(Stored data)
^^^^

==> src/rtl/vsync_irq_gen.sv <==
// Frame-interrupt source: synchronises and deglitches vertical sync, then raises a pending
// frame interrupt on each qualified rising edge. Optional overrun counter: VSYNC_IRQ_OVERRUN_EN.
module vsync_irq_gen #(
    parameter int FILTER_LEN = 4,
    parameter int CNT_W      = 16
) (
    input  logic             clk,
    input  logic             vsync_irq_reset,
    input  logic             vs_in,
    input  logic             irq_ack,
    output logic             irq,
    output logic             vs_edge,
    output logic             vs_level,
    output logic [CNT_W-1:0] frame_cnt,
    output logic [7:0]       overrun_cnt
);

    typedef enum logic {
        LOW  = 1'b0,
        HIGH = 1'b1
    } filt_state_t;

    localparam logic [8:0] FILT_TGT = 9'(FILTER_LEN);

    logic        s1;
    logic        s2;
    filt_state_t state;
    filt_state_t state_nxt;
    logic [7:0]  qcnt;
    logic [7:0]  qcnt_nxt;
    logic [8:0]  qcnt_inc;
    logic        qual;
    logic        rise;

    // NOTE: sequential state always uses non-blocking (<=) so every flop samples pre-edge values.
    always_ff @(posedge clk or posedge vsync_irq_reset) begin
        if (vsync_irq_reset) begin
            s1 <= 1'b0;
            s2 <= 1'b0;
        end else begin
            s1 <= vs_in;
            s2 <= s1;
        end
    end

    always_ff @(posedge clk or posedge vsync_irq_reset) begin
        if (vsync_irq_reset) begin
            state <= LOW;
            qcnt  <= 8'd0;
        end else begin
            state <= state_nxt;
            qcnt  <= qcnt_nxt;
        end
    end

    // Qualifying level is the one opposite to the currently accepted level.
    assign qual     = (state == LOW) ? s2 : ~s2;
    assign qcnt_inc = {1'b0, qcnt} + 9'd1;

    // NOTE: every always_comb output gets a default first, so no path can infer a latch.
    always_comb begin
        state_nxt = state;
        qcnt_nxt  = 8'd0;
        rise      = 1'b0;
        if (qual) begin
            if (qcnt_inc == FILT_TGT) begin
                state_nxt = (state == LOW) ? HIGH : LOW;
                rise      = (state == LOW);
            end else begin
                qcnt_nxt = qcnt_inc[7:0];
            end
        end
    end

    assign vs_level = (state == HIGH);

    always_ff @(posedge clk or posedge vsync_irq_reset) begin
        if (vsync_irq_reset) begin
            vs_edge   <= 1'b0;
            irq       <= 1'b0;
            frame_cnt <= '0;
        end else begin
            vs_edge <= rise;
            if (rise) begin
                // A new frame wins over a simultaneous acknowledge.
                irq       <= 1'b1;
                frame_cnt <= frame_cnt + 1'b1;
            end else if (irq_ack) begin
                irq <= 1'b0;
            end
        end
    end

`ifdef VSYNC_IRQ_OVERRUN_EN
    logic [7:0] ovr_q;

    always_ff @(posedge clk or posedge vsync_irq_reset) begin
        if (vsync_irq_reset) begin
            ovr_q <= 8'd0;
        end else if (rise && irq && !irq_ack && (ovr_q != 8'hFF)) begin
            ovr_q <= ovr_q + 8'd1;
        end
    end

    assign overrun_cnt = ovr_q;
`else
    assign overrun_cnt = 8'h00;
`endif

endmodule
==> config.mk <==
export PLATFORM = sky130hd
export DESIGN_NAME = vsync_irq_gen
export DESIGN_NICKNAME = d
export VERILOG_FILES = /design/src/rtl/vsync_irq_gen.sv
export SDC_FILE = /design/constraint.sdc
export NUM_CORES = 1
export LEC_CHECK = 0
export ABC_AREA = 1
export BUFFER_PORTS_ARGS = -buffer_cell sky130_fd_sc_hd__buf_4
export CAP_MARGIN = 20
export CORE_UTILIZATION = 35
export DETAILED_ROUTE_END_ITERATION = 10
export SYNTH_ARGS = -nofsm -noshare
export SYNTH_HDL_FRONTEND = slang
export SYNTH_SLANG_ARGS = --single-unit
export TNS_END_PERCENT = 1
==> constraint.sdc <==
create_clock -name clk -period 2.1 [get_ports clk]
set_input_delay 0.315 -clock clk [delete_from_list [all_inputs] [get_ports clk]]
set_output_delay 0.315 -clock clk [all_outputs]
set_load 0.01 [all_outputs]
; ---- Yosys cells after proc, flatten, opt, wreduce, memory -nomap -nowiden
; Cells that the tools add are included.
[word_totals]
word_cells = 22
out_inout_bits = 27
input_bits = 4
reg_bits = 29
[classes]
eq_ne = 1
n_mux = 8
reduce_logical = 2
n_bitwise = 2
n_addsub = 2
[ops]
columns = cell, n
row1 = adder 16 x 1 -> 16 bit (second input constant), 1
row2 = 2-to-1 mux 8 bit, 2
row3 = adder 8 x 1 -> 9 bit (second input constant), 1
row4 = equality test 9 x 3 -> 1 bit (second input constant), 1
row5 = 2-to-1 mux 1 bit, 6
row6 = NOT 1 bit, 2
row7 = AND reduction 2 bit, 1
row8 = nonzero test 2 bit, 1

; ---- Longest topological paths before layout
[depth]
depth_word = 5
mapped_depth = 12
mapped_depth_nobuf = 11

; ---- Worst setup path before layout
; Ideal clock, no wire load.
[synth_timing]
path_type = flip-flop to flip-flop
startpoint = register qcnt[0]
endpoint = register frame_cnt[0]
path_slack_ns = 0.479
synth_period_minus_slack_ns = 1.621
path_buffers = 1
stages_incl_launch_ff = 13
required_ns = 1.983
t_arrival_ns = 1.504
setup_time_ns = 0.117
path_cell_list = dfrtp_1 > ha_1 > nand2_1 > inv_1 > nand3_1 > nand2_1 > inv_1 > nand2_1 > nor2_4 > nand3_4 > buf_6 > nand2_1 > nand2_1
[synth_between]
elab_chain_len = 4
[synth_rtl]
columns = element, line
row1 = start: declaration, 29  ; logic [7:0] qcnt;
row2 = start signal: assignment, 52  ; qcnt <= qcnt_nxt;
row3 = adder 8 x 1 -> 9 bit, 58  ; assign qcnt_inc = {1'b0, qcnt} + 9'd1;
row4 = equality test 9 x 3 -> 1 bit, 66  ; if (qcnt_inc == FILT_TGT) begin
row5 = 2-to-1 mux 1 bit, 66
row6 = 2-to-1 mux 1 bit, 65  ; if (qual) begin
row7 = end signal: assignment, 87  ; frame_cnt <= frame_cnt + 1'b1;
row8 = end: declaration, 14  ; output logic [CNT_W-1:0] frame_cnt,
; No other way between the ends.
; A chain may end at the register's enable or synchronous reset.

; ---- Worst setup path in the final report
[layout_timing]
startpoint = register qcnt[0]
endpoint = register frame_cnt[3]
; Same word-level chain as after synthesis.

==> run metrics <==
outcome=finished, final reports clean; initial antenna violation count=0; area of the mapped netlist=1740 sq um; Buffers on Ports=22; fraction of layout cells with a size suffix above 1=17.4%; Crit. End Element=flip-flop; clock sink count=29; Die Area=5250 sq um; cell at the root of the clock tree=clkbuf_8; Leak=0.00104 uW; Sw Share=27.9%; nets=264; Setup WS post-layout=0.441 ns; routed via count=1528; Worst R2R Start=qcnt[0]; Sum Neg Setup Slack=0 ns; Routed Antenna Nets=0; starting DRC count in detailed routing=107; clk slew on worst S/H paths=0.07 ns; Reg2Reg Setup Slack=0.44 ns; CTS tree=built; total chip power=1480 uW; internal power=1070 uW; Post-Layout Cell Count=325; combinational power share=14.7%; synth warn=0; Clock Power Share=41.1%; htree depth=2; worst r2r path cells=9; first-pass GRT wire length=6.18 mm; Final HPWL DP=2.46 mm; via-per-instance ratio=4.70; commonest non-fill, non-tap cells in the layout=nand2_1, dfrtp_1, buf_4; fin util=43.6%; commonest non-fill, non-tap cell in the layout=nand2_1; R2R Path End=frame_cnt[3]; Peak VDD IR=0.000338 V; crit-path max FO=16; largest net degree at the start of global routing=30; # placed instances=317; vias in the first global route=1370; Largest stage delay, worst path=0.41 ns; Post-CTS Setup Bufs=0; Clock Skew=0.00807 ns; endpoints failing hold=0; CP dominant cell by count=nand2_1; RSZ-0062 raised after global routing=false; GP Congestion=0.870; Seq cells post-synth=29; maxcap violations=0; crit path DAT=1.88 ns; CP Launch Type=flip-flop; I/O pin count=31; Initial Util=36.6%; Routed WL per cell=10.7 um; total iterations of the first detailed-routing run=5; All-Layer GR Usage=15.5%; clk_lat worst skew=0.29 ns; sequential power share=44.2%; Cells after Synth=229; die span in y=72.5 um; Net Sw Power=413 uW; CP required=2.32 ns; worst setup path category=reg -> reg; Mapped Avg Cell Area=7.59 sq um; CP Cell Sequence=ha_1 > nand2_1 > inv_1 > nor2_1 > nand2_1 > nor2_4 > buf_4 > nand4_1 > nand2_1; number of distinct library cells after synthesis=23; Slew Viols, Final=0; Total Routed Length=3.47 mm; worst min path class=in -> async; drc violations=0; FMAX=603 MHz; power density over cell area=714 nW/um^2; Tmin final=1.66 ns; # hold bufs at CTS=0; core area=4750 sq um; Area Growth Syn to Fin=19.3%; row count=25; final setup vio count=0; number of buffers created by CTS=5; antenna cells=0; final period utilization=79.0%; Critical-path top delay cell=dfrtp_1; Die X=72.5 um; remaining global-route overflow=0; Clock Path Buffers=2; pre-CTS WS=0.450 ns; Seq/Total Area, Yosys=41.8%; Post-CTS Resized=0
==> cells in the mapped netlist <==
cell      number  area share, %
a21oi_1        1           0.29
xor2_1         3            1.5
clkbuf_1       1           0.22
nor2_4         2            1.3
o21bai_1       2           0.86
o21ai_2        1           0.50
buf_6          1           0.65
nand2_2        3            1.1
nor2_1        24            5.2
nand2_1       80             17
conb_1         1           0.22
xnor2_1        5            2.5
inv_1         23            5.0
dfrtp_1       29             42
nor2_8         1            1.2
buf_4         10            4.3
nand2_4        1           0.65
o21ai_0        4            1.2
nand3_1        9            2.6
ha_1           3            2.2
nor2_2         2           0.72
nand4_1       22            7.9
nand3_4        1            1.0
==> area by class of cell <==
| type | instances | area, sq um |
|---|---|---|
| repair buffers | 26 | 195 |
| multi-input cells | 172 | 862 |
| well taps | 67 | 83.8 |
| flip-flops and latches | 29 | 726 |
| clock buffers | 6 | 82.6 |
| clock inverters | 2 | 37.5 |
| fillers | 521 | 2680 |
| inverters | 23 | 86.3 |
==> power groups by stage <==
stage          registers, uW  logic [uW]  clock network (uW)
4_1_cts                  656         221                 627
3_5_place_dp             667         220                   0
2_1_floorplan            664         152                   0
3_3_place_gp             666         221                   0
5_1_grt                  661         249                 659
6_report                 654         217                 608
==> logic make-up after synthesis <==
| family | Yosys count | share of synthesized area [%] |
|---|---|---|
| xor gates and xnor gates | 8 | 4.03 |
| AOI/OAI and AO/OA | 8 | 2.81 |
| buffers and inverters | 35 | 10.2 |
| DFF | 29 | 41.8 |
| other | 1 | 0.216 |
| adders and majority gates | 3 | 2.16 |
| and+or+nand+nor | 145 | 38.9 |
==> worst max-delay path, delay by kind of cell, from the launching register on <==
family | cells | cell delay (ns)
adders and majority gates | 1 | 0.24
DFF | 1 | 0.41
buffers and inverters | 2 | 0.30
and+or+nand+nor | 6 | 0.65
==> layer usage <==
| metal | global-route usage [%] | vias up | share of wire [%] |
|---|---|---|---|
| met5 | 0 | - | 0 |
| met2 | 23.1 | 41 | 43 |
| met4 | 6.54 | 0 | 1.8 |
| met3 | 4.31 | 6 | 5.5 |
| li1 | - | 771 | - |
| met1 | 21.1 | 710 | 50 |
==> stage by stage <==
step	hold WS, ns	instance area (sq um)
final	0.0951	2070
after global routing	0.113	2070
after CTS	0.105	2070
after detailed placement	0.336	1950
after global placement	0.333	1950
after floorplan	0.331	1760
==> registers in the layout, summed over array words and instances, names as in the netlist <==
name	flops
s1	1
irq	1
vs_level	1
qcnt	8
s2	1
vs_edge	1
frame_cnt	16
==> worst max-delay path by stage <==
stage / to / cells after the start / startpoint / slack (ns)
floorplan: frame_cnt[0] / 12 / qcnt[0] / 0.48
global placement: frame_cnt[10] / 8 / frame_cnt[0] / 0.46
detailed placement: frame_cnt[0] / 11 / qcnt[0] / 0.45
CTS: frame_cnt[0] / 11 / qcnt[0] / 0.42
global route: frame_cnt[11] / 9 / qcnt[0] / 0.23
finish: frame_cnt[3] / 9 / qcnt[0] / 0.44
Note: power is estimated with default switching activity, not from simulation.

^^^^

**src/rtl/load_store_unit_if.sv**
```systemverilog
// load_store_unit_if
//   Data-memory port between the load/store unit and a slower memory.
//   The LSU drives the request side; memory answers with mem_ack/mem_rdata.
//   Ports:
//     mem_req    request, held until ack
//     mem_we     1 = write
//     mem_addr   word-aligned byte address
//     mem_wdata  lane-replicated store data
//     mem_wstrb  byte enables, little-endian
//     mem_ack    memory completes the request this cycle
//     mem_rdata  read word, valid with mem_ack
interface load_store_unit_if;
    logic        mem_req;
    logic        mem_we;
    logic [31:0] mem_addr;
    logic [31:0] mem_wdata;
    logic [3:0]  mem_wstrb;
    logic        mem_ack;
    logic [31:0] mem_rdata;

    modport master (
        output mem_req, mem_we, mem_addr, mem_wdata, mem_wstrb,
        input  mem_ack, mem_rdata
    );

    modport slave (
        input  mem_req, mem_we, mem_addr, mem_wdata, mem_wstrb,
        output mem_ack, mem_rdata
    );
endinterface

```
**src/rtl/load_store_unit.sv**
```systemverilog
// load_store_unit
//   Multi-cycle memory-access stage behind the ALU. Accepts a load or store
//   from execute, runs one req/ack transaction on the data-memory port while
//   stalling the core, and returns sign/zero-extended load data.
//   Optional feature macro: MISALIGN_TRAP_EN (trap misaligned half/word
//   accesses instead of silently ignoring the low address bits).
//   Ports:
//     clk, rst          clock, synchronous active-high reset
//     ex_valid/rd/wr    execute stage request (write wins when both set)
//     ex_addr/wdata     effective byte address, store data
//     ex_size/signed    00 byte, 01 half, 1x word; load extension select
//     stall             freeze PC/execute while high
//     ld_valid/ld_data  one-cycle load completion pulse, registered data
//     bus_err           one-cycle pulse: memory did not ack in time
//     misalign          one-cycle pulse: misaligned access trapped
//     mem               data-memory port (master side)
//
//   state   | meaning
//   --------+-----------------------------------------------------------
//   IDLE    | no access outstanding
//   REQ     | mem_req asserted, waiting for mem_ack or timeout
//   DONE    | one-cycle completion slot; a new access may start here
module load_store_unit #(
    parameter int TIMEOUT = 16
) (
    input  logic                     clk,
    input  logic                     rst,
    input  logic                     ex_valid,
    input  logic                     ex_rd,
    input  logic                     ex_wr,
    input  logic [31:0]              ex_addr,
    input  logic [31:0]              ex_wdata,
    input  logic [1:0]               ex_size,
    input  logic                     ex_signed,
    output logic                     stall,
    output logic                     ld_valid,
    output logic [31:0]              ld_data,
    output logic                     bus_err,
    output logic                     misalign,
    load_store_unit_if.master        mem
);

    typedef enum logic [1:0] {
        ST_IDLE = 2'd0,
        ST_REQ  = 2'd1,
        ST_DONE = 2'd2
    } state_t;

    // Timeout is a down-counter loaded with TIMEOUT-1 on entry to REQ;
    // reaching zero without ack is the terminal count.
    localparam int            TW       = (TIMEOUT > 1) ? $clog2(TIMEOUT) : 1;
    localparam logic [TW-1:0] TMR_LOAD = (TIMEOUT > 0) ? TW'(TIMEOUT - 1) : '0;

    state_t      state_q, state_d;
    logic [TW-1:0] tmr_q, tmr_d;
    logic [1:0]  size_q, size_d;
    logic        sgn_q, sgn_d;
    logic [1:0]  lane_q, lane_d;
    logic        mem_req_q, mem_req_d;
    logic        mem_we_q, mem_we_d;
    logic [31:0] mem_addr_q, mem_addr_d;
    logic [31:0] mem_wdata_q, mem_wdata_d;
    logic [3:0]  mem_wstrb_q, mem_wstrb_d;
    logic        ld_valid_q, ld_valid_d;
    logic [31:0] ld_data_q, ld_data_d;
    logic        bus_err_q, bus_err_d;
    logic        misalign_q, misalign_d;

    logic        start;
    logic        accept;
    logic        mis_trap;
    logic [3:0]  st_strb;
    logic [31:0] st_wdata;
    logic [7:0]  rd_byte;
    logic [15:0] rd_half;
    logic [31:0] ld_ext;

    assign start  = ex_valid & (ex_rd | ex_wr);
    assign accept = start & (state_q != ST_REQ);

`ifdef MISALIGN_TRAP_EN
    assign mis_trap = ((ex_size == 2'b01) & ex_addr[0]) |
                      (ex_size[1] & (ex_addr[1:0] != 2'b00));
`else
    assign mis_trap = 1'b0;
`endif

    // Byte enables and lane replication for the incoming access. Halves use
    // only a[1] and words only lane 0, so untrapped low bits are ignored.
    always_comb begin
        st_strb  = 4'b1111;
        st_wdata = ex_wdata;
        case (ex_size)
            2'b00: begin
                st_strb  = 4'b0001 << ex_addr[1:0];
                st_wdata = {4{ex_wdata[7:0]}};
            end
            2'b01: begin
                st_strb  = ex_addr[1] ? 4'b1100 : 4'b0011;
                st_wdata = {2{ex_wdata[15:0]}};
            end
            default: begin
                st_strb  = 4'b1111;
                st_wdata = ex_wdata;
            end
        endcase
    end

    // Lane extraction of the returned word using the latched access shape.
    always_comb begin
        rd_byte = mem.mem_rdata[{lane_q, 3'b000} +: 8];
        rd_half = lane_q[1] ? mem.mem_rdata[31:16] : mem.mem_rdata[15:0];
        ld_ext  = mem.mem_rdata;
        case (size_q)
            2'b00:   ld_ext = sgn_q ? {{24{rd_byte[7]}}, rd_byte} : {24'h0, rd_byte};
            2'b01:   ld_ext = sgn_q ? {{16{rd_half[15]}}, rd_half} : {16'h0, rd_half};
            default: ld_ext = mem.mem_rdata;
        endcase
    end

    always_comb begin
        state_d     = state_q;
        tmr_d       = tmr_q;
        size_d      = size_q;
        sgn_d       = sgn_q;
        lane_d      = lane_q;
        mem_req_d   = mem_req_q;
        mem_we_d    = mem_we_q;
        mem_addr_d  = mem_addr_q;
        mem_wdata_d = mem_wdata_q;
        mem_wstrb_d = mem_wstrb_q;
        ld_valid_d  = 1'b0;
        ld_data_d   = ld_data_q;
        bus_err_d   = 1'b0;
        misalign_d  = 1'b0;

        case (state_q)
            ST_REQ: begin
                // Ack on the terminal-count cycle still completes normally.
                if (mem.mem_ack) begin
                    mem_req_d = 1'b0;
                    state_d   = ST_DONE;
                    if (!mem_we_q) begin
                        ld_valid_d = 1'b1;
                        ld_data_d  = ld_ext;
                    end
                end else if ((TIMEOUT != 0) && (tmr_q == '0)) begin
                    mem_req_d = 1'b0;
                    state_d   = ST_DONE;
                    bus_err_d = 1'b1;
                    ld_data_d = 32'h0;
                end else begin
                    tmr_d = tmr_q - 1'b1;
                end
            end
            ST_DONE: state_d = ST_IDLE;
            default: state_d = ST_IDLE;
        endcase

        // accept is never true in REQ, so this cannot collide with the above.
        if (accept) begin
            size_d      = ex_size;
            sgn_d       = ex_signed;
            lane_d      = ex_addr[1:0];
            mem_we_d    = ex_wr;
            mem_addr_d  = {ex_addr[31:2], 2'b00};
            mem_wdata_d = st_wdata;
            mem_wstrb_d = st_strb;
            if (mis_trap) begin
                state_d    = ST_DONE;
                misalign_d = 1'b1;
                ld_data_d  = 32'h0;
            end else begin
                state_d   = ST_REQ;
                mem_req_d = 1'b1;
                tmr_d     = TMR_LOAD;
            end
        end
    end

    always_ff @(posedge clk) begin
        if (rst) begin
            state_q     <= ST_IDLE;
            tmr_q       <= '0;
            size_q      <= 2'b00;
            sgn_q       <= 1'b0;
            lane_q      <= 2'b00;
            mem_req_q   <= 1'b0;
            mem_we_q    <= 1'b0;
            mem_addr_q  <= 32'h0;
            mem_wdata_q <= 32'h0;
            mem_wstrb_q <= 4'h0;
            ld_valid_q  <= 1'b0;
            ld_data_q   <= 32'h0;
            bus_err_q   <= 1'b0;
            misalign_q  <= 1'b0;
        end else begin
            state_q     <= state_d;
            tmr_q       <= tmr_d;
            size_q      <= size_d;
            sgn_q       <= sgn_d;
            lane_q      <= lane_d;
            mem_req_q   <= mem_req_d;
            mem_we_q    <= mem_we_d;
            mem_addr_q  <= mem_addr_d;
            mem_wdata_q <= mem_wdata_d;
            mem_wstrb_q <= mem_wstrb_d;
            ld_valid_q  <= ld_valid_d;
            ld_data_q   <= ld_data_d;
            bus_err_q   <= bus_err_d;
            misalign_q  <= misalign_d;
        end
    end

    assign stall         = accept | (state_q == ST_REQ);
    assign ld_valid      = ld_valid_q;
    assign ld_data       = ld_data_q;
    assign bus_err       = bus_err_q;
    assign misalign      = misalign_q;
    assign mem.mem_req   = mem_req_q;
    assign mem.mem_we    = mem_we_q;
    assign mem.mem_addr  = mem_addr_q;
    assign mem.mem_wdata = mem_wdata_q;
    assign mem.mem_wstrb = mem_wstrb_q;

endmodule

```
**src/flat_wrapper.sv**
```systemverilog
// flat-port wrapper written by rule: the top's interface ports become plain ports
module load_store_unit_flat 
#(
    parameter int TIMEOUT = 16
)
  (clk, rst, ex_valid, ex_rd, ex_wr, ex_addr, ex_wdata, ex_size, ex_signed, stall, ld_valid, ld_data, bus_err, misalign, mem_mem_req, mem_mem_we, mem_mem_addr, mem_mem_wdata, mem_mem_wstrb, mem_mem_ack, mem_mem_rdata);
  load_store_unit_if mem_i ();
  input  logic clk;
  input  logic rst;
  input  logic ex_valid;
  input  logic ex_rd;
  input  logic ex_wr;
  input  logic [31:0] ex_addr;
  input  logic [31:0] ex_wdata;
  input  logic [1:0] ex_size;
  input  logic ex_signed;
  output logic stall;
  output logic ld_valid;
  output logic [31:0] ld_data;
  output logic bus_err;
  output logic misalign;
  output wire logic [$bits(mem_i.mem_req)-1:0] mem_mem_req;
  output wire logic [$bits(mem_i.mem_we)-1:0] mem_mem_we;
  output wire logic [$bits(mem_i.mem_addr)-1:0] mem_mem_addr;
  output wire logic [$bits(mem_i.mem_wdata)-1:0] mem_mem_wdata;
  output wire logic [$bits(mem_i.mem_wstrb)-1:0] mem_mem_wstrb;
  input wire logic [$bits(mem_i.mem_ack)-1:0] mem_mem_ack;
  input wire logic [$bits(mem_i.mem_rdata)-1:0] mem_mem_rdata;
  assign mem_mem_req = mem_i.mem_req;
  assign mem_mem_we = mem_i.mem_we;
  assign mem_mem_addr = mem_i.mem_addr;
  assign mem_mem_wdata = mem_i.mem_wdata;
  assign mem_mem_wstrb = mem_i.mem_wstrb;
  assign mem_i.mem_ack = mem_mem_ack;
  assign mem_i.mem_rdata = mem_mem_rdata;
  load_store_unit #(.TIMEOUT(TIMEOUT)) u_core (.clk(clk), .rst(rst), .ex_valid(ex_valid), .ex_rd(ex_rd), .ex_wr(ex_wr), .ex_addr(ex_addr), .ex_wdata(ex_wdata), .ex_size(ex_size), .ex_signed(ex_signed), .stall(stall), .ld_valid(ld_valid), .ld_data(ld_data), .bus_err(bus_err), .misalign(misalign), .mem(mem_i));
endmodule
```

^^^^

All lines in the entries above that include "gates" should be found and copied.

| xor gates and xnor gates | 8 | 4.03 |
| adders and majority gates | 3 | 2.16 |
adders and majority gates | 1 | 0.24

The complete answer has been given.